Problem details = Return, word for word, only the lines of the data below that lie between the line with "output logic [ADDR_WIDTH-1:0]" and the line with "logic [ADDR_WIDTH-1:0] r_wgt_ptr;", those two lines included.

━━━ Materials provided ━━━

$ cat src/rtl/rr_arb2.sv
// rr_arb2: two-input round-robin arbiter.
// A lone requester is always granted. When both request, the source named
// by the priority register wins and priority passes to the other source.
// Priority starts at the weight source after reset.
module rr_arb2
    import conv_ctrl_pkg::*;
(
    input  logic       clk2,
    input  logic       rst_n,
    input  logic [1:0] i_req,
    input  logic       i_advance,
    output logic [1:0] o_gnt
);

    logic r_prio;
    logic w_both;

    assign w_both = i_req[0] & i_req[1];

    // Grant select: priority holder on contention, otherwise the requester.
    always_comb begin
        o_gnt = i_req;
        if (w_both) begin
            o_gnt         = 2'b00;
            o_gnt[r_prio] = 1'b1;
        end
    end

    // Priority flips only when a contended grant is actually issued.
    always_ff @(posedge clk2 or negedge rst_n) begin
        if (!rst_n) begin
            r_prio <= SRC_WGT;
        end else if (i_advance && w_both) begin
            r_prio <= ~r_prio;
        end
    end

endmodule

$ cat src/rtl/conv_fetch_arbiter.sv
// conv_fetch_arbiter: operand fetch sequencer for one CONV pass.
// Merges ifm_read / wgt_read onto a single synchronous SRAM read port,
// walks each source's region with a wrapping pointer, and returns data
// with per-source strobes two cycles after an uncontended read.
// Optional stall counter built when CONV_ARB_PERF_CNT_EN is defined;
// otherwise stall_cycles is tied to zero.
module conv_fetch_arbiter
    import conv_ctrl_pkg::*;
#(
    parameter int unsigned IFM_WIDTH    = 8,
    parameter int unsigned WEIGHT_WIDTH = 8,
    parameter int unsigned ADDR_WIDTH   = 16,
    parameter int unsigned IFM_BASE     = 0,
    parameter int unsigned IFM_LEN      = 12288,
    parameter int unsigned WGT_BASE     = 12288,
    parameter int unsigned WGT_LEN      = 216
) (
    input  logic                    clk2,
    input  logic                    rst_n,
    input  logic                    start_conv,
    input  logic                    end_conv,
    input  logic                    ifm_read,
    input  logic                    wgt_read,
    output logic                    mem_req,
    output logic [ADDR_WIDTH-1:0]   mem_addr,
    input  logic [IFM_WIDTH-1:0]    mem_rdata,
    output logic [IFM_WIDTH-1:0]    ifm,
    output logic                    ifm_valid,
    output logic [WEIGHT_WIDTH-1:0] wgt,
    output logic                    wgt_valid,
    output logic                    busy,
    output logic                    err_ovf,
    output logic [31:0]             stall_cycles
);

    localparam logic [ADDR_WIDTH-1:0] L_IFM_BASE = ADDR_WIDTH'(IFM_BASE);
    localparam logic [ADDR_WIDTH-1:0] L_WGT_BASE = ADDR_WIDTH'(WGT_BASE);
    localparam logic [ADDR_WIDTH-1:0] L_IFM_LAST = ADDR_WIDTH'(IFM_LEN - 1);
    localparam logic [ADDR_WIDTH-1:0] L_WGT_LAST = ADDR_WIDTH'(WGT_LEN - 1);

    logic [1:0]            r_state;
    logic [ADDR_WIDTH-1:0] r_ifm_ptr;
    logic [ADDR_WIDTH-1:0] r_wgt_ptr;
    pend_t                 r_pend_ifm;
    pend_t                 r_pend_wgt;
    logic                  r_err_ovf;
    logic                  r_ret_vld;
    logic                  r_ret_src;
    logic [IFM_WIDTH-1:0]  r_ifm;
    logic [WEIGHT_WIDTH-1:0] r_wgt;
    logic                  r_ifm_vld;
    logic                  r_wgt_vld;

    logic                  w_run;
    logic                  w_active;
    logic                  w_start;
    logic                  w_ifm_rd;
    logic                  w_wgt_rd;
    logic [1:0]            w_req;
    logic [1:0]            w_gnt;
    pend_upd_t             w_upd_ifm;
    pend_upd_t             w_upd_wgt;
    logic                  w_drain_done;

    assign w_run    = (r_state == ST_RUN);
    assign w_active = (r_state == ST_RUN) || (r_state == ST_DRAIN);
    assign w_start  = (r_state == ST_IDLE) && start_conv;

    // New reads are only accepted while running; DRAIN serves backlog only.
    assign w_ifm_rd = w_run & ifm_read;
    assign w_wgt_rd = w_run & wgt_read;

    assign w_req[SRC_IFM] = w_active & ((r_pend_ifm != '0) | w_ifm_rd);
    assign w_req[SRC_WGT] = w_active & ((r_pend_wgt != '0) | w_wgt_rd);

    rr_arb2 u_arb (
        .clk2      (clk2),
        .rst_n     (rst_n),
        .i_req     (w_req),
        .i_advance (w_active),
        .o_gnt     (w_gnt)
    );

    assign w_upd_ifm = pend_update(r_pend_ifm, w_ifm_rd, w_gnt[SRC_IFM]);
    assign w_upd_wgt = pend_update(r_pend_wgt, w_wgt_rd, w_gnt[SRC_WGT]);

    // With both backlogs empty nothing can be granted this cycle, and any
    // grant from the previous cycle is captured on this same edge, so the
    // pass can close without waiting for the strobe itself.
    assign w_drain_done = (r_pend_ifm == '0) && (r_pend_wgt == '0);

    // SRAM port: driven straight from the grant so a read costs no extra cycle.
    assign mem_req = |w_gnt;

    // Address of the granted source; zero when the port is idle.
    always_comb begin
        mem_addr = '0;
        if (w_gnt[SRC_IFM]) begin
            mem_addr = L_IFM_BASE + r_ifm_ptr;
        end else if (w_gnt[SRC_WGT]) begin
            mem_addr = L_WGT_BASE + r_wgt_ptr;
        end
    end

    // Pass lifecycle: IDLE -> RUN on start, RUN -> DRAIN on end, back to IDLE once empty.
    always_ff @(posedge clk2 or negedge rst_n) begin
        if (!rst_n) begin
            r_state <= ST_IDLE;
        end else begin
            case (r_state)
                ST_IDLE:  if (start_conv)   r_state <= ST_RUN;
                ST_RUN:   if (end_conv)     r_state <= ST_DRAIN;
                ST_DRAIN: if (w_drain_done) r_state <= ST_IDLE;
                default:                    r_state <= ST_IDLE;
            endcase
        end
    end

    // Pointers, backlog counters and the sticky overflow flag; all restart on a new pass.
    always_ff @(posedge clk2 or negedge rst_n) begin
        if (!rst_n) begin
            r_ifm_ptr  <= '0;
            r_wgt_ptr  <= '0;
            r_pend_ifm <= '0;
            r_pend_wgt <= '0;
            r_err_ovf  <= 1'b0;
        end else if (w_start) begin
            r_ifm_ptr  <= '0;
            r_wgt_ptr  <= '0;
            r_pend_ifm <= '0;
            r_pend_wgt <= '0;
            r_err_ovf  <= 1'b0;
        end else if (w_active) begin
            r_pend_ifm <= w_upd_ifm.cnt;
            r_pend_wgt <= w_upd_wgt.cnt;
            if (w_gnt[SRC_IFM]) begin
                r_ifm_ptr <= (r_ifm_ptr == L_IFM_LAST) ? '0 : r_ifm_ptr + ADDR_WIDTH'(1);
            end
            if (w_gnt[SRC_WGT]) begin
                r_wgt_ptr <= (r_wgt_ptr == L_WGT_LAST) ? '0 : r_wgt_ptr + ADDR_WIDTH'(1);
            end
            if (w_upd_ifm.drop || w_upd_wgt.drop) begin
                r_err_ovf <= 1'b1;
            end
        end
    end

    // Remember who owns the word the SRAM returns next cycle.
    always_ff @(posedge clk2 or negedge rst_n) begin
        if (!rst_n) begin
            r_ret_vld <= 1'b0;
            r_ret_src <= SRC_IFM;
        end else begin
            r_ret_vld <= mem_req;
            r_ret_src <= w_gnt[SRC_WGT];
        end
    end

    // Capture returned data into the owning source's register and strobe it.
    always_ff @(posedge clk2 or negedge rst_n) begin
        if (!rst_n) begin
            r_ifm     <= '0;
            r_wgt     <= '0;
            r_ifm_vld <= 1'b0;
            r_wgt_vld <= 1'b0;
        end else begin
            r_ifm_vld <= r_ret_vld && (r_ret_src == SRC_IFM);
            r_wgt_vld <= r_ret_vld && (r_ret_src == SRC_WGT);
            if (r_ret_vld && (r_ret_src == SRC_IFM)) begin
                r_ifm <= mem_rdata;
            end
            if (r_ret_vld && (r_ret_src == SRC_WGT)) begin
                r_wgt <= mem_rdata;
            end
        end
    end

    assign ifm       = r_ifm;
    assign wgt       = r_wgt;
    assign ifm_valid = r_ifm_vld;
    assign wgt_valid = r_wgt_vld;
    assign busy      = w_active;
    assign err_ovf   = r_err_ovf;

`ifdef CONV_ARB_PERF_CNT_EN
    logic [31:0] r_stall;
    logic        w_stall;

    // A requester left unserved means the port was oversubscribed this cycle.
    assign w_stall = w_active && ((w_req & ~w_gnt) != 2'b00);

    // Saturating stall counter, restarted with each pass.
    always_ff @(posedge clk2 or negedge rst_n) begin
        if (!rst_n) begin
            r_stall <= '0;
        end else if (w_start) begin
            r_stall <= '0;
        end else if (w_stall && (r_stall != '1)) begin
            r_stall <= r_stall + 32'd1;
        end
    end

    assign stall_cycles = r_stall;
`else
    assign stall_cycles = '0;
`endif

endmodule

━━━

Task answer =
    output logic [ADDR_WIDTH-1:0]   mem_addr,
    input  logic [IFM_WIDTH-1:0]    mem_rdata,
    output logic [IFM_WIDTH-1:0]    ifm,
    output logic                    ifm_valid,
    output logic [WEIGHT_WIDTH-1:0] wgt,
    output logic                    wgt_valid,
    output logic                    busy,
    output logic                    err_ovf,
    output logic [31:0]             stall_cycles
);

    localparam logic [ADDR_WIDTH-1:0] L_IFM_BASE = ADDR_WIDTH'(IFM_BASE);
    localparam logic [ADDR_WIDTH-1:0] L_WGT_BASE = ADDR_WIDTH'(WGT_BASE);
    localparam logic [ADDR_WIDTH-1:0] L_IFM_LAST = ADDR_WIDTH'(IFM_LEN - 1);
    localparam logic [ADDR_WIDTH-1:0] L_WGT_LAST = ADDR_WIDTH'(WGT_LEN - 1);

    logic [1:0]            r_state;
    logic [ADDR_WIDTH-1:0] r_ifm_ptr;
    logic [ADDR_WIDTH-1:0] r_wgt_ptr;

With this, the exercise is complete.